[src/rtl/fir_pkg.sv]
// Shared widths, FSM state type and default coefficient set for the FIR MAC filter.
package fir_pkg;

  localparam int unsigned SAMPLE_W     = 16;
  localparam int unsigned COEF_W       = 16;
  localparam int unsigned FRAC_W       = COEF_W - 1;
  localparam int unsigned DEFAULT_TAPS = 8;

  typedef enum logic [1:0] {
    IDLE  = 2'd0,
    MAC   = 2'd1,
    ROUND = 2'd2,
    OUT   = 2'd3
  } fir_state_e;

  // 8-tap moving average: every tap is 1/8 in Q1.15; tap 0 occupies the low bits.
  localparam logic [DEFAULT_TAPS*COEF_W-1:0] FIR_DEFAULT_COEFS = {DEFAULT_TAPS{16'sd4096}};

endpackage

[src/rtl/fir_sample_ring.sv]
// Circular sample history: one write per accepted sample, offset read relative to the newest entry.
module fir_sample_ring
  import fir_pkg::*;
#(
  parameter int unsigned TAPS = DEFAULT_TAPS
) (
  input  logic                             clock,
  input  logic                             reset,
  input  logic                             wr_en,
  input  logic signed [SAMPLE_W-1:0]       wr_data,
  input  logic                             advance,
  input  logic        [$clog2(TAPS)-1:0]   rd_offset,
  output logic signed [SAMPLE_W-1:0]       rd_data_c
);

  localparam int unsigned PTR_W = $clog2(TAPS);

  logic signed [SAMPLE_W-1:0] mem_q [TAPS];
  logic        [PTR_W-1:0]    wr_ptr_q;
  logic        [PTR_W-1:0]    rd_idx_c;

  // Offset k addresses sample(newest-k); TAPS is a power of two so the subtraction wraps for free.
  always_comb begin
    rd_idx_c  = wr_ptr_q - rd_offset;
    rd_data_c = mem_q[rd_idx_c];
  end

  // Storage and write pointer; the pointer moves only once the result for the newest sample is formed.
  always_ff @(posedge clock) begin
    if (reset) begin
      for (int i = 0; i < int'(TAPS); i++) begin
        mem_q[i] <= '0;
      end
      wr_ptr_q <= '0;
    end else begin
      if (wr_en) begin
        mem_q[wr_ptr_q] <= wr_data;
      end
      if (advance) begin
        wr_ptr_q <= wr_ptr_q + PTR_W'(1);
      end
    end
  end

endmodule

[src/rtl/fir_mac_filter.sv]
// Sequential FIR filter: one multiply-accumulate per cycle, round-half-up and saturate to 16 bits.
module fir_mac_filter
  import fir_pkg::*;
#(
  parameter int unsigned                  TAPS  = DEFAULT_TAPS,
  parameter logic [TAPS*COEF_W-1:0]       COEFS = FIR_DEFAULT_COEFS
) (
  input  logic                       clock,
  input  logic                       reset,
  input  logic                       in_valid,
  input  logic signed [SAMPLE_W-1:0] in_sample,
  output logic                       in_ready,
  output logic                       out_valid,
  output logic signed [SAMPLE_W-1:0] out_sample,
  input  logic                       out_ready
);

  localparam int unsigned TAP_W = $clog2(TAPS);
  localparam int unsigned PROD_W = SAMPLE_W + COEF_W;
  localparam int unsigned ACC_W = PROD_W + TAP_W;

  localparam logic signed [ACC_W-1:0] ROUND_BIAS = ACC_W'(1 << (FRAC_W - 1));
  localparam logic signed [ACC_W-1:0] SAT_MAX    = ACC_W'(32767);
  localparam logic signed [ACC_W-1:0] SAT_MIN    = -ACC_W'(32768);

  fir_state_e state_q;
  fir_state_e state_next;

  logic                       accept_c;
  logic                       mac_c;
  logic                       round_c;

  logic        [TAP_W-1:0]    tap_idx_q;
  logic signed [ACC_W-1:0]    acc_q;
  logic signed [SAMPLE_W-1:0] tap_sample_c;
  logic signed [COEF_W-1:0]   coef_c;
  logic signed [PROD_W-1:0]   prod_c;
  logic signed [ACC_W-1:0]    acc_rnd_c;
  logic signed [ACC_W-1:0]    acc_shr_c;
  logic signed [SAMPLE_W-1:0] sat_c;

  fir_sample_ring #(
    .TAPS (TAPS)
  ) u_ring (
    .clock     (clock),
    .reset     (reset),
    .wr_en     (accept_c),
    .wr_data   (in_sample),
    .advance   (round_c),
    .rd_offset (tap_idx_q),
    .rd_data_c (tap_sample_c)
  );

  // State register.
  always_ff @(posedge clock) begin
    if (reset) begin
      state_q <= IDLE;
    end else begin
      state_q <= state_next;
    end
  end

  // Next-state and datapath strobes; handshakes are qualified by the registered ready/valid.
  always_comb begin
    state_next = state_q;
    accept_c   = 1'b0;
    mac_c      = 1'b0;
    round_c    = 1'b0;
    case (state_q)
      IDLE: begin
        if (in_valid && in_ready) begin
          accept_c   = 1'b1;
          state_next = MAC;
        end
      end
      MAC: begin
        mac_c = 1'b1;
        if (tap_idx_q == TAP_W'(TAPS - 1)) begin
          state_next = ROUND;
        end
      end
      ROUND: begin
        round_c    = 1'b1;
        state_next = OUT;
      end
      OUT: begin
        if (out_ready && out_valid) begin
          state_next = IDLE;
        end
      end
      default: state_next = IDLE;
    endcase
  end

  // Coefficient lookup and signed Q1.15 product for the current tap.
  always_comb begin
    coef_c = COEFS[32'(tap_idx_q) * COEF_W +: COEF_W];
    prod_c = coef_c * tap_sample_c;
  end

  // Round half up at bit 14, drop the fraction, clamp to the 16-bit sample range.
  always_comb begin
    acc_rnd_c = acc_q + ROUND_BIAS;
    acc_shr_c = acc_rnd_c >>> FRAC_W;
    if (acc_shr_c > SAT_MAX) begin
      sat_c = 16'sh7fff;
    end else if (acc_shr_c < SAT_MIN) begin
      sat_c = 16'sh8000;
    end else begin
      sat_c = SAMPLE_W'(acc_shr_c);
    end
  end

  // Accumulator, tap counter and registered handshake/result outputs.
  always_ff @(posedge clock) begin
    if (reset) begin
      acc_q      <= '0;
      tap_idx_q  <= '0;
      out_sample <= '0;
      out_valid  <= 1'b0;
      in_ready   <= 1'b0;
    end else begin
      in_ready  <= (state_next == IDLE);
      out_valid <= (state_next == OUT);
      if (accept_c) begin
        acc_q     <= '0;
        tap_idx_q <= '0;
      end else if (mac_c) begin
        acc_q     <= acc_q + ACC_W'(prod_c);
        tap_idx_q <= tap_idx_q + TAP_W'(1);
      end
      if (round_c) begin
        out_sample <= sat_c;
      end
    end
  end

endmodule

[config.mk]
export PLATFORM = sky130hd
export DESIGN_NAME = fir_mac_filter
export DESIGN_NICKNAME = d
export VERILOG_FILES = /design/src/rtl/fir_pkg.sv /design/src/rtl/fir_sample_ring.sv /design/src/rtl/fir_mac_filter.sv
export SDC_FILE = /design/constraint.sdc
export NUM_CORES = 1
export LEC_CHECK = 0
export CAP_MARGIN = 20
export CELL_PAD_IN_SITES_DETAIL_PLACEMENT = 0
export CELL_PAD_IN_SITES_GLOBAL_PLACEMENT = 1
export CORE_ASPECT_RATIO = 0.8
export CORE_MARGIN = 1.5
export CORE_UTILIZATION = 35
export CTS_BUF_LIST = sky130_fd_sc_hd__clkbuf_8
export DETAILED_ROUTE_END_ITERATION = 8
export PLACE_DENSITY_LB_ADDON = 0.12
export SLEW_MARGIN = 40
export SYNTH_ARGS = -nofsm -noshare
export SYNTH_HDL_FRONTEND = slang
export SYNTH_SLANG_ARGS = --single-unit
[constraint.sdc]
create_clock -name clock -period 8.8 [get_ports clock]
set_clock_uncertainty 0.2 [all_clocks]
set_input_delay 1.76 -clock clock [delete_from_list [all_inputs] [get_ports clock]]
set_output_delay 1.76 -clock clock [all_outputs]
set_load 0.02 [all_outputs]
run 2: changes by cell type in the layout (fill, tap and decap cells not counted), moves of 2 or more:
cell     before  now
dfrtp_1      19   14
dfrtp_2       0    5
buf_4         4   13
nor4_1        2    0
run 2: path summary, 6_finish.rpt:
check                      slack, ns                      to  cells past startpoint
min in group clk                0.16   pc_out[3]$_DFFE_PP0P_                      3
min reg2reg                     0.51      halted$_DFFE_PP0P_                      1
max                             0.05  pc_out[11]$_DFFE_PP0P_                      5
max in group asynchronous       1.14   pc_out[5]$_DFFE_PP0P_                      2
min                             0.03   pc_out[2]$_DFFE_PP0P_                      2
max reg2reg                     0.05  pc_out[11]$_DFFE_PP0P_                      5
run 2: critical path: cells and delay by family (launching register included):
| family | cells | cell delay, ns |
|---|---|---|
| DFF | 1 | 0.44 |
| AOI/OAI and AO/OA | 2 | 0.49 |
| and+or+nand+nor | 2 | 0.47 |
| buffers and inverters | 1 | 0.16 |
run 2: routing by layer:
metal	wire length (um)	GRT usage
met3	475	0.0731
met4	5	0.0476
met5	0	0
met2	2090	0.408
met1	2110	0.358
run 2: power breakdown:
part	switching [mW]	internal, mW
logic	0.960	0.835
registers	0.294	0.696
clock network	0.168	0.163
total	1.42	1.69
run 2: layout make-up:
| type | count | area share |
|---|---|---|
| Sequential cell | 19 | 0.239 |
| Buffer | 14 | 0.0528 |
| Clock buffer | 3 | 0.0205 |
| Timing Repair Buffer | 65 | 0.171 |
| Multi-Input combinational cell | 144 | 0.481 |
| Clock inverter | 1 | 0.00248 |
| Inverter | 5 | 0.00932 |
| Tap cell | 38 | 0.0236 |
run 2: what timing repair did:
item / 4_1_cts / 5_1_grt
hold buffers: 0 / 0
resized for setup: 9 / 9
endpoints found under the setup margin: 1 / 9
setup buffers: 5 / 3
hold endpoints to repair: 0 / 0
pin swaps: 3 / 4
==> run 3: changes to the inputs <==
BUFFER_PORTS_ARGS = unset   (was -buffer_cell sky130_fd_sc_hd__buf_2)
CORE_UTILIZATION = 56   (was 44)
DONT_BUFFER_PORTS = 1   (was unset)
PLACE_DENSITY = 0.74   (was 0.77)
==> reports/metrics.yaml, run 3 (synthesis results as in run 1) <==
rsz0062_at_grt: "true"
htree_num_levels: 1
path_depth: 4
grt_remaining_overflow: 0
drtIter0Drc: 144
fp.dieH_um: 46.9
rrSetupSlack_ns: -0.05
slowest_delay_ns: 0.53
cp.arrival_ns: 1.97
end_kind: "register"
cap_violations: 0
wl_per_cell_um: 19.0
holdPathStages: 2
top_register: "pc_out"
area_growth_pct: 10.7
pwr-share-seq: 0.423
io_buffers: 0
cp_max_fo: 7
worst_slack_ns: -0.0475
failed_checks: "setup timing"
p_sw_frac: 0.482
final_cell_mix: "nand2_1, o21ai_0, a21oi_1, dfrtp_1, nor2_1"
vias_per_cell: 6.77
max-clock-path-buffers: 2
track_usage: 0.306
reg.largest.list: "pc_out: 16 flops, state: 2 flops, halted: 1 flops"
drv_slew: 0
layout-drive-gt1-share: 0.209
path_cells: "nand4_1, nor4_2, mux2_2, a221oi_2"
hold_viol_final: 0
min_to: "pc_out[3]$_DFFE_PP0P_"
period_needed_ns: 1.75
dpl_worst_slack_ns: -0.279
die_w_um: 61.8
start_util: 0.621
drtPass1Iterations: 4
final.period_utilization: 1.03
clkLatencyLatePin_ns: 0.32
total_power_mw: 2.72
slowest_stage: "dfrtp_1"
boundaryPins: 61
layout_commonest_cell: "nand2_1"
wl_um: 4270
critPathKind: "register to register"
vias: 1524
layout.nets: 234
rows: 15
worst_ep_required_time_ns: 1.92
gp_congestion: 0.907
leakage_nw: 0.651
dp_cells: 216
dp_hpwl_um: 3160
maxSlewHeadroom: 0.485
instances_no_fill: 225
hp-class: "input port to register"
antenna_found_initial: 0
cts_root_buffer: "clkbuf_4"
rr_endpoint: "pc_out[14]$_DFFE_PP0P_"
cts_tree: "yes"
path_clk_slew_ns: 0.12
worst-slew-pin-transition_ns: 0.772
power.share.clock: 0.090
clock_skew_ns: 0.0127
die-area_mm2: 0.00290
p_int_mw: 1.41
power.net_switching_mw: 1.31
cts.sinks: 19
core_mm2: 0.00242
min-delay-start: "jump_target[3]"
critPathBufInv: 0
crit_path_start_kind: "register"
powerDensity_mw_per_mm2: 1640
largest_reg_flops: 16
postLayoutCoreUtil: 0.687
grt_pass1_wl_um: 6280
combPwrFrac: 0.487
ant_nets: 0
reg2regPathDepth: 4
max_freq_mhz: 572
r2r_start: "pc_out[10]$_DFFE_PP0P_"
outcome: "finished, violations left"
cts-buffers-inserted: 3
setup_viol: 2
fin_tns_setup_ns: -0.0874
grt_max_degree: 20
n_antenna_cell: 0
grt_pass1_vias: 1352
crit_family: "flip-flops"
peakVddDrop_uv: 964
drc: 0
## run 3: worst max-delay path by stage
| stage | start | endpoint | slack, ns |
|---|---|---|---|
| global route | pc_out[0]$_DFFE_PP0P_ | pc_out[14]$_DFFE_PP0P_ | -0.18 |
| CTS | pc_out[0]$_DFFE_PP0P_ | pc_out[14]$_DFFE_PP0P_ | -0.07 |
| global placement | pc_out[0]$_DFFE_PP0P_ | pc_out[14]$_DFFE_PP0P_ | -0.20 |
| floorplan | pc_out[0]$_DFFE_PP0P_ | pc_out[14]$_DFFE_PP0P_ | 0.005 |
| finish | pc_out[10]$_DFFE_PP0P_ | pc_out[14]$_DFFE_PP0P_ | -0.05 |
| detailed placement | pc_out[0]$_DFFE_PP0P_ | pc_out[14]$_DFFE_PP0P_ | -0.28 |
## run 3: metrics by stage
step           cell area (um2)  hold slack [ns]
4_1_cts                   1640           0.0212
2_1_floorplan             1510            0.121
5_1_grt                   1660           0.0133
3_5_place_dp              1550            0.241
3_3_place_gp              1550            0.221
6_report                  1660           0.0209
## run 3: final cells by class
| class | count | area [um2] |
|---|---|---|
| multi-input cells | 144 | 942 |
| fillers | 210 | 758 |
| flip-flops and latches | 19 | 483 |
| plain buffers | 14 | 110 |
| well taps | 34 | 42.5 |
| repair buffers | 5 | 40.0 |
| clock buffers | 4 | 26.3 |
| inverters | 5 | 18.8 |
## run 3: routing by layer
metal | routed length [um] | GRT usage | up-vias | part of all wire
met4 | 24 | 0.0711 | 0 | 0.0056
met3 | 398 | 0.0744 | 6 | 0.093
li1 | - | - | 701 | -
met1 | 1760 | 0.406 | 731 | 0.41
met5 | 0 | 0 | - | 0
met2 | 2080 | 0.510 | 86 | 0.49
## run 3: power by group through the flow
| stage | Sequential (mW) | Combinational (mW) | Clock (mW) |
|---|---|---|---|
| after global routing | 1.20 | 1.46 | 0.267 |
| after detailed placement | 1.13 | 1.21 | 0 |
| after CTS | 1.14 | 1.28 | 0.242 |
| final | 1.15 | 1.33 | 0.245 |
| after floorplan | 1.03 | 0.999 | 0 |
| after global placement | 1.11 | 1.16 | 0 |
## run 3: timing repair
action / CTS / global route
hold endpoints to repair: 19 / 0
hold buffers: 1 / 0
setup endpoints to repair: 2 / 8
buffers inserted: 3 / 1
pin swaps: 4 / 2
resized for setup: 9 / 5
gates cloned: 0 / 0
File: config.mk
export PLATFORM = sky130hd
export DESIGN_NAME = note_lane_engine_flat
export DESIGN_NICKNAME = d
export VERILOG_FILES = /design/src/rtl/note_lane_if.sv /design/src/rtl/note_lane_engine.sv /design/src/flat_wrapper.sv
export SDC_FILE = /design/constraint.sdc
export NUM_CORES = 1
export LEC_CHECK = 0
export CORE_UTILIZATION = 50
export CTS_CLUSTER_SIZE = 25
export DETAILED_ROUTE_END_ITERATION = 10
export GPL_TIMING_DRIVEN = 0
export PLACE_DENSITY = 0.82
export SLEW_MARGIN = 20
export SYNTH_ARGS = -nofsm -noshare
export SYNTH_HDL_FRONTEND = slang
export SYNTH_SLANG_ARGS = --single-unit
File: constraint.sdc
create_clock -name clk -period 16.85 [get_ports clk]
set_clock_uncertainty 0.1 [all_clocks]
set_input_delay 3.37 -clock clk [delete_from_list [all_inputs] [get_ports clk]]
set_output_delay 3.37 -clock clk [all_outputs]
set_load 0.01 [all_outputs]
File: src/rtl/note_lane_if.sv
// Bus between the lane engine, its chart ROM, the key front-end and the display/score path.
// slave is the engine side; master is whatever drives keys, ticks and the ROM data.
interface note_lane_if #(
    parameter int unsigned LANES   = 4,
    parameter int unsigned ROWS    = 16,
    parameter int unsigned ADDR_W  = 16,
    parameter int unsigned SCORE_W = 32,
    parameter int unsigned CNT_W   = 16
);
    logic                    tick;
    logic                    start;
    logic                    pause;
    logic [LANES-1:0]        key_hit;
    logic [ADDR_W-1:0]       chart_addr;
    logic [LANES-1:0]        chart_data;
    logic [ROWS*LANES-1:0]   field;
    logic [SCORE_W-1:0]      score;
    logic [CNT_W-1:0]        combo;
    logic [CNT_W-1:0]        misses;
    logic [1:0]              state;
    logic                    done;

    modport master (
        output tick, start, pause, key_hit, chart_data,
        input  chart_addr, field, score, combo, misses, state, done
    );

    modport slave (
        input  tick, start, pause, key_hit, chart_data,
        output chart_addr, field, score, combo, misses, state, done
    );
endinterface
--- src/rtl/spi_req_arbiter.sv ---
// spi_req_arbiter: two-requester round-robin front end that feeds whole frames to an SPI master.
//   params: DATA_W frame width, GAP_CYCLES idle cycles between frames, TIMEOUT wait limit for spi_done
//   in:     clk, rst (async, active-high), req0/req1, data0/data1, spi_done
//   out:    ack0/ack1 (completion pulses), err (timeout pulse with the ack), spi_start, spi_data,
//           busy (not IDLE), grant_id (current/last winner)
module spi_req_arbiter #(
  parameter int DATA_W     = 12,
  parameter int GAP_CYCLES = 4,
  parameter int TIMEOUT    = 4096
) (
  input  logic              clk,
  input  logic              rst,
  input  logic              req0,
  input  logic              req1,
  input  logic [DATA_W-1:0] data0,
  input  logic [DATA_W-1:0] data1,
  output logic              ack0,
  output logic              ack1,
  output logic              err,
  output logic              spi_start,
  output logic [DATA_W-1:0] spi_data,
  input  logic              spi_done,
  output logic              busy,
  output logic              grant_id
);
  localparam logic [1:0] S_IDLE  = 2'd0;
  localparam logic [1:0] S_START = 2'd1;
  localparam logic [1:0] S_WAIT  = 2'd2;
  localparam logic [1:0] S_GAP   = 2'd3;
  localparam int TW = $clog2(TIMEOUT);
  localparam int GW = GAP_CYCLES > 1 ? $clog2(GAP_CYCLES) : 1;
  localparam logic [TW-1:0] T_LAST = TW'(TIMEOUT - 1);
  localparam logic [GW-1:0] G_LAST = GW'(GAP_CYCLES > 0 ? GAP_CYCLES - 1 : 0);
  logic [1:0]    state;
  logic [TW-1:0] tcnt;
  logic [GW-1:0] gcnt;
  logic          win;
  logic          fin;
  // On a tie the requester that did not win last time gets the bus.
  assign win  = (req0 & req1) ? ~grant_id : req1;
  // Frame ends either on spi_done or on the final permitted WAIT cycle.
  assign fin  = (state == S_WAIT) & (spi_done | (tcnt == T_LAST));
  assign busy = state != S_IDLE;
  always_ff @(posedge clk or posedge rst) begin
    if (rst) begin
      state     <= S_IDLE;
      spi_start <= 1'b0;
      ack0      <= 1'b0;
      ack1      <= 1'b0;
      err       <= 1'b0;
      grant_id  <= 1'b1;
      spi_data  <= '0;
      tcnt      <= '0;
      gcnt      <= '0;
    end else begin
      // Registered pulses: start shows in the first WAIT cycle, ack/err in the cycle after WAIT.
      spi_start <= state == S_START;
      ack0      <= fin & ~grant_id;
      ack1      <= fin & grant_id;
      err       <= fin & ~spi_done;
      case (state)
        S_IDLE:
          if (req0 | req1) begin
            grant_id <= win;
            spi_data <= win ? data1 : data0;
            state    <= S_START;
          end
        S_START: begin
          tcnt  <= '0;
          state <= S_WAIT;
        end
        S_WAIT:
          if (fin) begin
            gcnt  <= '0;
            state <= GAP_CYCLES == 0 ? S_IDLE : S_GAP;
          end else
            tcnt <= tcnt + 1'b1;
        default:
          if (gcnt == G_LAST)
            state <= S_IDLE;
          else
            gcnt <= gcnt + 1'b1;
      endcase
    end
  end
endmodule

-*-*-

### TASK GOAL:
Copy out each line of the data above, exactly, if it lies between the line holding "slack, ns |" and the line holding "area [um2] |", inclusive; copy no other line.

### RESULT:
| stage | start | endpoint | slack, ns |
|---|---|---|---|
| global route | pc_out[0]$_DFFE_PP0P_ | pc_out[14]$_DFFE_PP0P_ | -0.18 |
| CTS | pc_out[0]$_DFFE_PP0P_ | pc_out[14]$_DFFE_PP0P_ | -0.07 |
| global placement | pc_out[0]$_DFFE_PP0P_ | pc_out[14]$_DFFE_PP0P_ | -0.20 |
| floorplan | pc_out[0]$_DFFE_PP0P_ | pc_out[14]$_DFFE_PP0P_ | 0.005 |
| finish | pc_out[10]$_DFFE_PP0P_ | pc_out[14]$_DFFE_PP0P_ | -0.05 |
| detailed placement | pc_out[0]$_DFFE_PP0P_ | pc_out[14]$_DFFE_PP0P_ | -0.28 |
## run 3: metrics by stage
step           cell area (um2)  hold slack [ns]
4_1_cts                   1640           0.0212
2_1_floorplan             1510            0.121
5_1_grt                   1660           0.0133
3_5_place_dp              1550            0.241
3_3_place_gp              1550            0.221
6_report                  1660           0.0209
## run 3: final cells by class
| class | count | area [um2] |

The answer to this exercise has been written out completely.